Contestó ella que el arroz no había quedado tan bien como deseara. Cuando comían las chuletas, Maximiliano le dijo con cierta pedantería de dómine:

—Una de las cosas que tengo que enseñarte es a comer con tenedor y cuchillo, no con tenedor sólo. Pero tiempo tengo de instruirte en esa y en otras cosas más.

También le cargaba a ella tanta corrección. Deseaba hablar bien y ser persona fina y decente; pero ¡cuánto más aprovechadas las lecciones si el maestro fuera otro, sin aquella destiladera de nariz, sin aquella cara deslucida y muerta, sin aquel cuerpo que no parecía de carne, sino de cordilla!

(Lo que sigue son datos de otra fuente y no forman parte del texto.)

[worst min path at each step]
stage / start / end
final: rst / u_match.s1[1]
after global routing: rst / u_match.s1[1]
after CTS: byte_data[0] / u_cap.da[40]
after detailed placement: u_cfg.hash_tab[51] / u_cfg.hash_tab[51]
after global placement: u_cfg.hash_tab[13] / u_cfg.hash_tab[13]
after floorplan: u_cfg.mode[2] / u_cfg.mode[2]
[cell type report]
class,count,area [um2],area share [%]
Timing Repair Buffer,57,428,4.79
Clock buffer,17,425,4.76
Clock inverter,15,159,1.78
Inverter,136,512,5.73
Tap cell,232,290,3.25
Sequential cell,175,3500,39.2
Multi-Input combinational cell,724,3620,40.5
## src/rtl/adc_scan_pkg.sv

```systemverilog
package adc_scan_pkg;
  typedef enum logic [1:0] {
    ST_IDLE = 2'd0,
    ST_REQ  = 2'd1,
    ST_WAIT = 2'd2
  } scan_st_e;

  localparam logic [1:0] RA_MASK = 2'd0;
  localparam logic [1:0] RA_THR  = 2'd1;
  localparam logic [1:0] RA_CTRL = 2'd2;
  localparam logic [1:0] RA_PTR  = 2'd3;
endpackage

```

## src/rtl/scan_lowest_pick.sv

```systemverilog
module scan_lowest_pick #(
  parameter int N  = 24,
  parameter int IW = 5
) (
  input  logic [N-1:0]  vec,
  output logic          found,
  output logic [IW-1:0] idx
);
  logic [N-1:0] below;
  logic [N-1:0] onehot;

  // below[i] is set when any bit under position i is set
  generate
    for (genvar i = 0; i < N; i++) begin : g_below
      if (i == 0) begin : g_first
        assign below[i] = 1'b0;
      end else begin : g_rest
        assign below[i] = below[i-1] | vec[i-1];
      end
    end
  endgenerate

  assign onehot = vec & ~below;
  assign found  = |vec;

  always_comb begin
    idx = '0;
    for (int i = 0; i < N; i++) begin
      if (onehot[i]) idx = idx | IW'(i);
    end
  end
endmodule

```

## src/rtl/scan_thr_cnt.sv

```systemverilog
module scan_thr_cnt #(
  parameter int THR_W = 8
) (
  input  logic             clk,
  input  logic             rst_n,
  input  logic             load,
  input  logic [THR_W-1:0] load_val,
  input  logic             dec,
  input  logic             blk_en,
  output logic [THR_W-1:0] cnt,
  output logic             irq,
  output logic             blk
);
  logic [THR_W-1:0] cnt_q, cnt_d;
  logic             irq_q, blk_q, hit;

  assign hit = dec && !load && (cnt_q == THR_W'(1));

  always_comb begin
    cnt_d = cnt_q;
    if (load)                         cnt_d = load_val;
    else if (dec && cnt_q != '0)      cnt_d = cnt_q - THR_W'(1);
  end

  always_ff @(posedge clk or negedge rst_n) begin
    if (!rst_n) begin
      cnt_q <= '0;
      irq_q <= 1'b0;
      blk_q <= 1'b0;
    end else begin
      cnt_q <= cnt_d;
      irq_q <= hit;
      blk_q <= hit && blk_en;
    end
  end

  assign cnt = cnt_q;
  assign irq = irq_q;
  assign blk = blk_q;
endmodule

```

## src/rtl/adc_scan_seq.sv

```systemverilog
module adc_scan_seq
  import adc_scan_pkg::*;
#(
  parameter int NUM_CH    = 24,
  parameter int DATA_W    = 12,
  parameter int BUF_DEPTH = 16,
  parameter int THR_W     = 8,
  localparam int CH_W     = $clog2(NUM_CH),
  localparam int PTR_W    = $clog2(BUF_DEPTH),
  localparam int ENT_W    = CH_W + DATA_W
) (
  input  logic              clk,
  input  logic              rst_n,
  input  logic              reg_we,
  input  logic [1:0]        reg_addr,
  input  logic [31:0]       reg_wdata,
  output logic [31:0]       reg_rdata,
  input  logic              trig,
  output logic              conv_start,
  output logic [CH_W-1:0]   conv_ch,
  input  logic              conv_done,
  input  logic [DATA_W-1:0] conv_data,
  output logic              buf_we,
  output logic [PTR_W-1:0]  buf_addr,
  output logic [ENT_W-1:0]  buf_wdata,
  output logic              thr_irq,
  output logic              blk_req
);
  logic rst_meta, rst_sync;

  // asynchronous assert, synchronous release
  always_ff @(posedge clk or negedge rst_n) begin
    if (!rst_n) begin
      rst_meta <= 1'b0;
      rst_sync <= 1'b0;
    end else begin
      rst_meta <= 1'b1;
      rst_sync <= rst_meta;
    end
  end

  scan_st_e          st_q, st_d;
  logic [NUM_CH-1:0] mask_q, mask_d, pend_q, pend_d, pend_left;
  logic [PTR_W-1:0]  ptr_q, ptr_d;
  logic [CH_W-1:0]   ch_q, ch_d;
  logic              dma_en_q, dma_en_d;
  logic              mask_wr, busy, store, pick_found;
  logic [CH_W-1:0]   pick_idx;
  logic [NUM_CH-1:0] new_mask;
  logic [THR_W-1:0]  thr_cnt;

  assign mask_wr  = reg_we && (reg_addr == RA_MASK);
  assign new_mask = reg_wdata[NUM_CH-1:0];
  assign busy     = (st_q != ST_IDLE);
  assign store    = (st_q == ST_WAIT) && conv_done && !mask_wr;
  assign pend_left = pend_q & ~(NUM_CH'(1) << ch_q);

  scan_lowest_pick #(.N(NUM_CH), .IW(CH_W)) u_pick (
    .vec   (pend_q),
    .found (pick_found),
    .idx   (pick_idx)
  );

  scan_thr_cnt #(.THR_W(THR_W)) u_thr (
    .clk      (clk),
    .rst_n    (rst_sync),
    .load     (reg_we && (reg_addr == RA_THR)),
    .load_val (reg_wdata[THR_W-1:0]),
    .dec      (store),
    .blk_en   (dma_en_q),
    .cnt      (thr_cnt),
    .irq      (thr_irq),
    .blk      (blk_req)
  );

  always_comb begin
    st_d     = st_q;
    pend_d   = pend_q;
    ptr_d    = ptr_q;
    ch_d     = ch_q;
    mask_d   = mask_q;
    dma_en_d = dma_en_q;

    case (st_q)
      ST_IDLE: begin
        if (trig && (mask_q != '0)) begin
          pend_d = mask_q;
          st_d   = ST_REQ;
        end
      end
      ST_REQ: begin
        if (pick_found) begin
          ch_d = pick_idx;
          st_d = ST_WAIT;
        end else begin
          st_d = ST_IDLE;
        end
      end
      ST_WAIT: begin
        if (store) begin
          ptr_d  = (ptr_q == PTR_W'(BUF_DEPTH - 1)) ? '0 : ptr_q + PTR_W'(1);
          pend_d = pend_left;
          st_d   = (pend_left != '0) ? ST_REQ : ST_IDLE;
        end
      end
      default: st_d = ST_IDLE;
    endcase

    if (mask_wr) begin
      mask_d = new_mask;
      if (new_mask == '0) begin
        pend_d = '0;
        st_d   = ST_IDLE;
      end else if (busy) begin
        pend_d = new_mask;
        ptr_d  = '0;
        st_d   = ST_REQ;
      end
    end

    if (reg_we && (reg_addr == RA_CTRL)) dma_en_d = reg_wdata[0];
  end

  always_ff @(posedge clk or negedge rst_sync) begin
    if (!rst_sync) begin
      st_q     <= ST_IDLE;
      pend_q   <= '0;
      ptr_q    <= '0;
      ch_q     <= '0;
      mask_q   <= '0;
      dma_en_q <= 1'b0;
    end else begin
      st_q     <= st_d;
      pend_q   <= pend_d;
      ptr_q    <= ptr_d;
      ch_q     <= ch_d;
      mask_q   <= mask_d;
      dma_en_q <= dma_en_d;
    end
  end

  assign conv_start = (st_q == ST_REQ) && pick_found && !mask_wr;
  assign conv_ch    = pick_idx;
  assign buf_we     = store;
  assign buf_addr   = ptr_q;
  assign buf_wdata  = {ch_q, conv_data};

  always_comb begin
    case (reg_addr)
      RA_MASK: reg_rdata = 32'(mask_q);
      RA_THR:  reg_rdata = 32'(thr_cnt);
      RA_CTRL: reg_rdata = 32'(dma_en_q);
      default: reg_rdata = 32'(ptr_q);
    endcase
  end
endmodule

```

## config.mk

```make
export PLATFORM = sky130hd
export DESIGN_NAME = adc_scan_seq
export DESIGN_NICKNAME = d
export VERILOG_FILES = /design/src/rtl/adc_scan_pkg.sv /design/src/rtl/scan_lowest_pick.sv /design/src/rtl/scan_thr_cnt.sv /design/src/rtl/adc_scan_seq.sv
export SDC_FILE = /design/constraint.sdc
export NUM_CORES = 1
export LEC_CHECK = 0
export ABC_AREA = 1
export ABC_CLOCK_PERIOD_IN_PS = 5000
export BUFFER_PORTS_ARGS = -buffer_cell sky130_fd_sc_hd__buf_2
export CELL_PAD_IN_SITES_DETAIL_PLACEMENT = 1
export CELL_PAD_IN_SITES_GLOBAL_PLACEMENT = 1
export CORE_AREA = 8 8 120 122
export CTS_CLUSTER_DIAMETER = 40
export DETAILED_ROUTE_END_ITERATION = 16
export DIE_AREA = 0 0 128 130
export GPL_TIMING_DRIVEN = 0
export PLACE_DENSITY = 0.84
export REMOVE_ABC_BUFFERS = 1
export SLEW_MARGIN = 20
export SYNTH_ARGS = -nofsm -noshare
export SYNTH_HDL_FRONTEND = slang
export SYNTH_SLANG_ARGS = --single-unit
```

## constraint.sdc

```tcl
create_clock -name clk -period 5 [get_ports clk]
set_input_delay 0.25 -clock clk [delete_from_list [all_inputs] [get_ports clk]]
set_output_delay 0.25 -clock clk [all_outputs]
set_load 0.02 [all_outputs]
```

-- After elaboration in Yosys (flattened, before gate mapping)
Index checks and enable logic that the tools add are counted.
- register bits after elaboration: 72
- bits in latches: 0
- memory bits (writable): 0
- ROM bits: 0
- bits of input ports: 51
- output and inout port bits: 62
- word-level logic and storage cells: 116
- memories kept: 0
- add/sub/neg operators: 2
- multipliers: 0
- div/mod/pow operators: 0
- $lt $le $gt $ge: 0
- equal/unequal tests: 6
- shifts and indexed selects: 1
- multiplexer cells: 46
- bitwise operators: 26
- reduce and logical (&&, ||, !) cells: 24
- operator list (operator ; number):
    24-bit 2-to-1 mux ; 5
    24-bit one-hot mux with 3 select lines ; 1
    4-bit 2-to-1 mux ; 14
    24-bit bitwise AND ; 2
    24-bit inverter ; 2
    24-bit one-hot mux with 2 select lines ; 1
    24-bit nonzero test ; 2
    5-bit 2-to-1 mux ; 8
    24-bit zero test ; 1
    24-bit OR reduction ; 1
    1-bit by 5-bit left shift with 24-bit output, first input constant ; 1
    1-bit OR ; 22
    2-bit 2-to-1 mux ; 8
    8-bit 2-to-1 mux ; 2
    1-bit logical AND ; 12
    3-bit 2-to-1 mux ; 4
    8-bit by 1-bit == test with 1-bit output, second input constant ; 1
    8-bit nonzero test ; 1
    8-bit by 1-bit subtractor with 8-bit output, second input constant ; 1
    2-bit one-hot mux with 3 select lines ; 1
    4-bit by 1-bit adder with 4-bit output, second input constant ; 1
    2-bit by 1-bit == test with 1-bit output, second input constant ; 2
    2-bit == test, second input constant ; 2
    4-bit == test, second input constant ; 1
    5 further kinds ; 9

-- Depth between registers and ports, before layout
- depth in word-level cells: 47
- depth in mapped cells: 15

-- Cells and area by module
Synthesis repeated with hierarchy kept, for this count alone.
- cells, all modules: 886
- area, all modules: 5640.4 sq um
- by module, submodules not included (module ; times used ; cells an instance ; area each (sq um) ; sequential area each (sq um)):
    adc_scan_seq ; 1 ; 696 ; 4485.6 ; 1551.5
    scan_thr_cnt ; 1 ; 96 ; 691.9 ; 250.2
    scan_lowest_pick ; 1 ; 94 ; 462.9 ; 0.0

-- Least setup slack after synthesis
OpenSTA, ideal clock, no wires.
- kind: register -> output
- from: register pend_q[0]
- to: output port conv_ch[3]
- arrival: 1.458 ns
- required time: 4.750 ns
- path slack: 3.292 ns
- cell stages (with the launch flop): 8
- path buffers: 0
- cell sequence: dfrtp_1 > nor2_2 > nand2_1 > nor2_4 > nand2_2 > nor2_4 > nand2_2 > o211ai_1
- word-level cells in the longest chain between the ends: 25
- RTL lines (item ; line ; text):
    from (decl) ; adc_scan_seq.sv:43 ; logic [NUM_CH-1:0] mask_q, mask_d, pend_q, pend_d, pend_left;
    from (signal assigned) ; adc_scan_seq.sv:134 ; pend_q <= pend_d;
    1-bit OR (*) (7 in a row) ; scan_lowest_pick.sv:18 ; assign below[i] = below[i-1] | vec[i-1];
    24-bit inverter (*) ; scan_lowest_pick.sv:23 ; assign onehot = vec & ~below;
    24-bit bitwise AND (*) ; scan_lowest_pick.sv:23 ;
    4-bit 2-to-1 mux, or another cell as far along (6 in a row) ; scan_lowest_pick.sv:29 ; if (onehot[i]) idx = idx | IW'(i);
    4-bit 2-to-1 mux or 24-bit bitwise AND (tied branches) ; scan_lowest_pick.sv:29, scan_lowest_pick.sv:23 ;
    4-bit 2-to-1 mux (*) ; scan_lowest_pick.sv:29 ;
    5-bit 2-to-1 mux (*) (8 in a row) ; scan_lowest_pick.sv:29 ;
    to (decl) ; adc_scan_seq.sv:20 ; output logic [CH_W-1:0] conv_ch,
Every way passes the cells marked *; elsewhere a longest branch is shown, timed or not.

-- Final worst setup path
- from: register st_q[0]
- to: register pend_q[17]
- word-level cells in the longest chain between the ends: 8
- RTL lines (item ; line ; text):
    from (decl) ; adc_scan_seq.sv:42 ; scan_st_e st_q, st_d;
    from (signal assigned) ; adc_scan_seq.sv:133 ; st_q <= st_d;
    2-bit == test ; adc_scan_seq.sv:55, adc_scan_seq.sv:84 ;
    1-bit logical AND (2 in a row) ; adc_scan_seq.sv:55 ; assign store = (st_q == ST_WAIT) && conv_done && !mask_wr;
    24-bit 2-to-1 mux ; adc_scan_seq.sv:100 ; if (store) begin
    24-bit one-hot mux with 2 select lines ; adc_scan_seq.sv:84 ; case (st_q)
    24-bit 2-to-1 mux ; adc_scan_seq.sv:114 ; end else if (busy) begin
    24-bit 2-to-1 mux ; adc_scan_seq.sv:111 ; if (new_mask == '0) begin
    24-bit 2-to-1 mux (*) ; adc_scan_seq.sv:109 ; if (mask_wr) begin
    net pend_d[17] ; adc_scan_seq.sv:43 ;
Mark *: on every way through the listed nets, which the timed path passes. The rest lies on a longest branch.
A chain may end at the register's enable or synchronous reset.

==> metrics.cfg <==
[place]
place_congestion = 0.904
placed_cell_area_sq_um = 5470
hpwlAfterDp_um = 13800
port_buffers = 72

[final_layout]
area_growth_pct = 12.3
drive_gt1_share_pct = 16.5
layout_commonest_cell = nand2_1
final_area_sq_um = 5770
nNetsFinal = 862
num_antenna_cells = 0
final_cell_mix = nand2_1, inv_1, buf_2

[setup_path]
cp_max_fo = 20
cp_slowest_cell = nand3_1
crit_type = reg2reg
worstRegToRegCells = 7
arrival_ps = 3410
critPathMaxStageDelay_ps = 850
r2r-start = st_q[0]$_DFF_PN0_
crit_buf_inv = 1
crit_top_cell = nand2_1
cp-end-kind = register
cp_cell_sequence = nor2_2 > nand3_1 > inv_1 > o21ai_0 > nand2_1 > nand2_1 > nand2_1
r2r_slack_ps = 1870
worstSetupStartpointType = register
worst_ep_required_time_ps = 5290
cp_top_family = simple AND/OR/NAND/NOR gates
r2r-end = pend_q[17]$_DFF_PN0_

[sta]
finalCriticalPeriod_ps = 3130
slew-limit-headroom_pct = 37.5
setup_viol = 0
timing.fmax_mhz = 320
finalHoldViolations = 0
finalCritPeriodShare_pct = 62.5
finalSetupTns_ps = 0
worst_slew_pin_slew_ps = 935
slew_viol_final = 0
rsz0062_at_grt = no
finalClockSkew_ps = 7.97

[synth]
synth.mux.area_fraction_pct = 0
ys_ff_latch = 72
syn_area_sq_um = 5130
synth_simple_gate_area_share_pct = 35.2
yosys_warnings = 0
synth.distinct_cells = 39
synth_top_family_by_area = simple AND/OR/NAND/NOR gates
synth-adder-area-share_pct = 0.975
synth_seq_area_share_pct = 35.1
synthCells = 760
synthArstFlopShare_pct = 100
avgSynthCellArea_sq_um = 6.75
synth_edf_count = 0
synthXorXnorAreaFrac_pct = 0.512
synthFlopType = dfrtp_1
synth-compound-area-share_pct = 14.5

[cts]
postCtsSetupBuffers = 0
clock_path_buffers = 2
cts.clk_slew.worst_paths_ps = 60
cts_resized = 0
clk_latency_ps = 350
numCtsBuffers = 9
clock-root-buffer = clkbuf_16
holdBufCountCts = 1
cts_max_level = 3
cts.sinks = 72
cts_tree = built

[hold_path]
hold_start = reg_wdata[20]
whs_endpoint = pend_q[20]$_DFF_PN0_
min_path_cells = 3
hp-class = in2reg

[floorplanning]
die_y_um = 130
io_pins = 113
start_util_pct = 41.3
core-area_sq_um = 12400
rows = 41
design.die.area_sq_um = 16600
die_x_um = 128

[detailed_routing]
viasPerCell = 5.49
dr.pass1.iters = 5
wl_um = 18200
ant_nets = 0
drc_errors = 0
vias = 5401
routedWlPerCell_um = 18.5
dr.first_iter.drc_count = 331

[pwr]
p_per_area_nw_per_um2 = 496
p_leak_nw = 2.97
ir_drop_mv = 0.206

[global_route]
grt_pass1_vias = 5811
antenna_found_initial = 0
grt_max_degree = 60
gr-usage-all-layers_pct = 22.8
grt_pass1_wl_um = 29700
overflow = 0

[flow_run]
maxCapViolCount = 0

[run_status]
status = complete, no violations

flip-flops by register name (all words and copies together), names as in the netlist:
name / flops
u_thr.blk: 1
u_thr.cnt: 8
rst_meta: 1
mask_q: 24
st_q: 2
dma_en_q: 1
pend_q: 24
rst_sync: 1
u_thr.irq: 1
ch_q: 5
buf_addr: 4
area by class of cell:
class	instances	area, sq um
clock buffers	11	243
clock inverters	4	45.0
fillers	1665	6650
inverters	108	408
multi-input cells	542	2660
flip-flops and latches	72	1810
well taps	172	215
repair buffers	74	390
per-layer routing:
layer	global-route usage (%)	share of wire [%]
met2	38.7	48
met4	12.4	3.9
met3	4.08	5.2
met1	26.9	43
met5	0	0
cells in the mapped netlist (all sizes together) (2+ instances only):
cell | instances | area [sq um]
nand2 | 211 | 827
inv | 107 | 404
nor2 | 88 | 403
dfrtp | 72 | 1800
nand3 | 65 | 350
o21ai | 46 | 230
a21oi | 45 | 225
buf | 39 | 270
nand4 | 26 | 163
o211ai | 15 | 128
o22ai | 10 | 62.6
o221ai | 7 | 61.3
clkbuf | 6 | 22.5
nor3 | 6 | 40.0
ha | 4 | 50.1
conb | 2 | 7.51
xor2 | 2 | 17.5
power breakdown:
part / leakage, nW / switching [W] / internal, W / total (W)
sequential: 0.851 / 0.000235 / 0.000760 / 0.000995
combinational: 1.98 / 0.000839 / 0.000372 / 0.00121
clock: 0.145 / 0.000259 / 0.000395 / 0.000653
how the worst max path moves through the flow:
stage	cells past startpoint	endpoint	start
after detailed placement	7	pend_q[20]$_DFF_PN0_	st_q[0]$_DFF_PN0_
after global routing	7	pend_q[17]$_DFF_PN0_	st_q[0]$_DFF_PN0_
after global placement	7	pend_q[17]$_DFF_PN0_	st_q[0]$_DFF_PN0_
after floorplan	6	pend_q[1]$_DFF_PN0_	st_q[0]$_DFF_PN0_
after CTS	7	pend_q[21]$_DFF_PN0_	st_q[0]$_DFF_PN0_
final	7	pend_q[17]$_DFF_PN0_	st_q[0]$_DFF_PN0_
cells by family (layout without fill, tap and decap cells):
group	count (synthesis)	count (layout)
simple gates	399	399
fa+ha+maj	4	4
xor+xnor	3	3
flops	72	72
other cells	2	9
buf+inv	153	197
compound gates	127	127
metrics by stage:
| stage | total power (W) | hold slack, ps | std cells | setup WS [ps] | utilization (%) |
|---|---|---|---|---|---|
| 2_1_floorplan | 0.00177 | -45.6 | 722 | 2650 | - |
| 3_3_place_gp | 0.00211 | 36.1 | 966 | 1570 | 43.8 |
| 3_5_place_dp | 0.00219 | 38.9 | 967 | 1970 | 44.0 |
| 4_1_cts | 0.00286 | 140 | 983 | 1930 | 46.4 |
| 5_1_grt | 0.00306 | 159 | 983 | 1630 | 46.4 |
| 6_report | 0.00286 | 142 | 983 | 1870 | 46.4 |
tightest hold or removal path, cell delays in order:
cell     delay [ps]
buf_2           100
nand2_1          50
nand2_1          60
Note: power is estimated with default switching activity, not from simulation.
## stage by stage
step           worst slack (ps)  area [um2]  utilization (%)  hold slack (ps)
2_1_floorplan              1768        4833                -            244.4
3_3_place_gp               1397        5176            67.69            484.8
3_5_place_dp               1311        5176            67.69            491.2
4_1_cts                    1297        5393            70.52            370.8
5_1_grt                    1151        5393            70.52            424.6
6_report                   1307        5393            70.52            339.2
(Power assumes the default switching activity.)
==> src/rtl/rx_status.sv <==
module rx_status
    import async_rx_pkg::*;
(
    input  logic              clk,
    input  logic              rst,
    input  logic              done,
    input  rx_frame_t         frame,
    input  logic              par_en,
    input  logic              par_odd,
    input  logic              rearm,
    input  logic [FLAG_W-1:0] clr,
    output logic [DATA_W-1:0] data_q,
    output logic [FLAG_W-1:0] flags_q
);
    logic              pend_q;
    logic              ovr_hit, perr, ferr;
    logic [FLAG_W-1:0] set_v;

    always_comb begin
        ovr_hit = done && pend_q;
        perr    = done && par_en && par_mismatch(frame.data, frame.par_bit, par_odd);
        ferr    = done && !frame.stop_bit;
        set_v          = '0;
        set_v[FL_DONE] = done && !ovr_hit;
        set_v[FL_ERR]  = ovr_hit || perr || ferr;
        set_v[FL_PAR]  = perr;
        set_v[FL_FRM]  = ferr;
        set_v[FL_OVR]  = ovr_hit;
    end

    always_ff @(posedge clk) begin
        if (rst) begin
            data_q  <= '0;
            pend_q  <= 1'b0;
            flags_q <= '0;
        end else begin
            if (done) data_q <= frame.data;
            if (done)       pend_q <= 1'b1;
            else if (rearm) pend_q <= 1'b0;
            flags_q <= (flags_q & ~clr) | set_v;
        end
    end

    // each finished frame leaves the pending flag set
    p_pend_set_r7: assert property (@(posedge clk) disable iff (rst)
        done |=> pend_q);

    // overrun reports an error and never a completion
    p_ovr_no_done_r7: assert property (@(posedge clk) disable iff (rst)
        (done && pend_q && !flags_q[FL_DONE]) |=> (!flags_q[FL_DONE] && flags_q[FL_OVR] && flags_q[FL_ERR]));

    // a frame with nothing pending raises completion
    p_done_set_r4: assert property (@(posedge clk) disable iff (rst)
        (done && !pend_q) |=> flags_q[FL_DONE]);

    // low stop bit marks a framing error
    p_frm_r6: assert property (@(posedge clk) disable iff (rst)
        (done && !frame.stop_bit) |=> (flags_q[FL_FRM] && flags_q[FL_ERR]));

    // re-arm coinciding with the stop sample is still an overrun
    p_rearm_race_r8: assert property (@(posedge clk) disable iff (rst)
        (done && rearm && pend_q) |=> (flags_q[FL_OVR] && pend_q));

    // data register only moves on a completed frame
    p_data_hold_r1: assert property (@(posedge clk) disable iff (rst)
        !done |=> $stable(data_q));
endmodule

==> src/rtl/async_rx_ovr.sv <==
module async_rx_ovr
    import async_rx_pkg::*;
#(
    parameter int CLKS_PER_BIT = 16,
    parameter int SYNC_STAGES  = 2
) (
    input  logic        clk,
    input  logic        rst,
    input  logic        rx_en,
    input  logic        par_en,
    input  logic        par_odd,
    input  logic        rx_line,
    input  logic        rearm,
    input  logic [4:0]  flag_clr,
    output logic [7:0]  rx_data,
    output logic        done_flag,
    output logic        err_flag,
    output logic        par_err,
    output logic        frm_err,
    output logic        ovr_err
);
    logic              line_s;
    logic              frame_done;
    rx_frame_t         frame;
    logic [FLAG_W-1:0] flags;

    rx_sync #(.STAGES(SYNC_STAGES)) u_sync (
        .clk  (clk),
        .rst  (rst),
        .din  (rx_line),
        .dout (line_s)
    );

    rx_frame #(.CLKS_PER_BIT(CLKS_PER_BIT)) u_frame (
        .clk    (clk),
        .rst    (rst),
        .en     (rx_en),
        .par_en (par_en),
        .s      (line_s),
        .done   (frame_done),
        .frame  (frame)
    );

    rx_status u_status (
        .clk     (clk),
        .rst     (rst),
        .done    (frame_done),
        .frame   (frame),
        .par_en  (par_en),
        .par_odd (par_odd),
        .rearm   (rearm),
        .clr     (flag_clr),
        .data_q  (rx_data),
        .flags_q (flags)
    );

    assign done_flag = flags[FL_DONE];
    assign err_flag  = flags[FL_ERR];
    assign par_err   = flags[FL_PAR];
    assign frm_err   = flags[FL_FRM];
    assign ovr_err   = flags[FL_OVR];
endmodule

==> config.mk <==
export PLATFORM = sky130hd
export DESIGN_NAME = async_rx_ovr
export DESIGN_NICKNAME = d
export VERILOG_FILES = /design/src/rtl/async_rx_pkg.sv /design/src/rtl/rx_sync.sv /design/src/rtl/rx_frame.sv /design/src/rtl/rx_status.sv /design/src/rtl/async_rx_ovr.sv
export SDC_FILE = /design/constraint.sdc
export NUM_CORES = 1
export LEC_CHECK = 0
export BUFFER_PORTS_ARGS = -buffer_cell sky130_fd_sc_hd__buf_2
export CORE_ASPECT_RATIO = 2
export CORE_MARGIN = 1.5
export CORE_UTILIZATION = 45
export CTS_CLUSTER_SIZE = 10
export DETAILED_ROUTE_END_ITERATION = 10
export GPL_TIMING_DRIVEN = 0
export PLACE_DENSITY_LB_ADDON = 0.05
export RECOVER_POWER = 100
export SKIP_LAST_GASP = 1
export SYNTH_ARGS = -nofsm -noshare
export SYNTH_HDL_FRONTEND = slang
export SYNTH_SLANG_ARGS = --single-unit
==> constraint.sdc <==
create_clock -name clk -period 1.8 [get_ports clk]
set_input_delay 0.18 -clock clk [delete_from_list [all_inputs] [get_ports clk]]
set_output_delay 0.18 -clock clk [all_outputs]
set_load 0.03 [all_outputs]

Esta antipatía de Fortunata no estorbaba en ella la estimación, y con la estimación mezclábase una lástima profunda de aquel desgraciado, caballero del honor y de la virtud, tan superior moralmente a ella. El aprecio que le tenía, la gratitud, y aquella conmiseración inexplicable, porque no se compadece a los superiores, eran causa de que refrenase su repugnancia. No era ella muy fuerte en disimular, y otro menos alucinado que Rubín habría conocido que el lindísimo entrecejo ocultaba algo. Pero veía las cosas por el lente de sus ideas propias, y para él todo era como debía ser y no como era. Alegrose mucho Fortunata de que el almuerzo concluyese, porque eso de estar sosteniendo una conversación seria y oyendo advertencias y correcciones no la divertía mucho. Gustábale más el trajín de recoger la loza y levantar la mesa, operación en que puso la mano no bien tomaron el café. Y para estar más tiempo en la cocina que en la sala, revisó los pucheros, y se puso a picar la ensalada cuando aún no hacía falta. De rato en rato daba una vuelta por la sala, donde Maximiliano se había puesto a estudiar. No le era fácil aquel día fijar su atención en los libros. Estaba muy distraído, y cada vez que su amiga entraba, toda la ciencia farmacéutica se desvanecía de su mente. A pesar de esto quería que estuviese allí, y aun se enojó algo por lo mucho que prolongaba los ratos de cocina.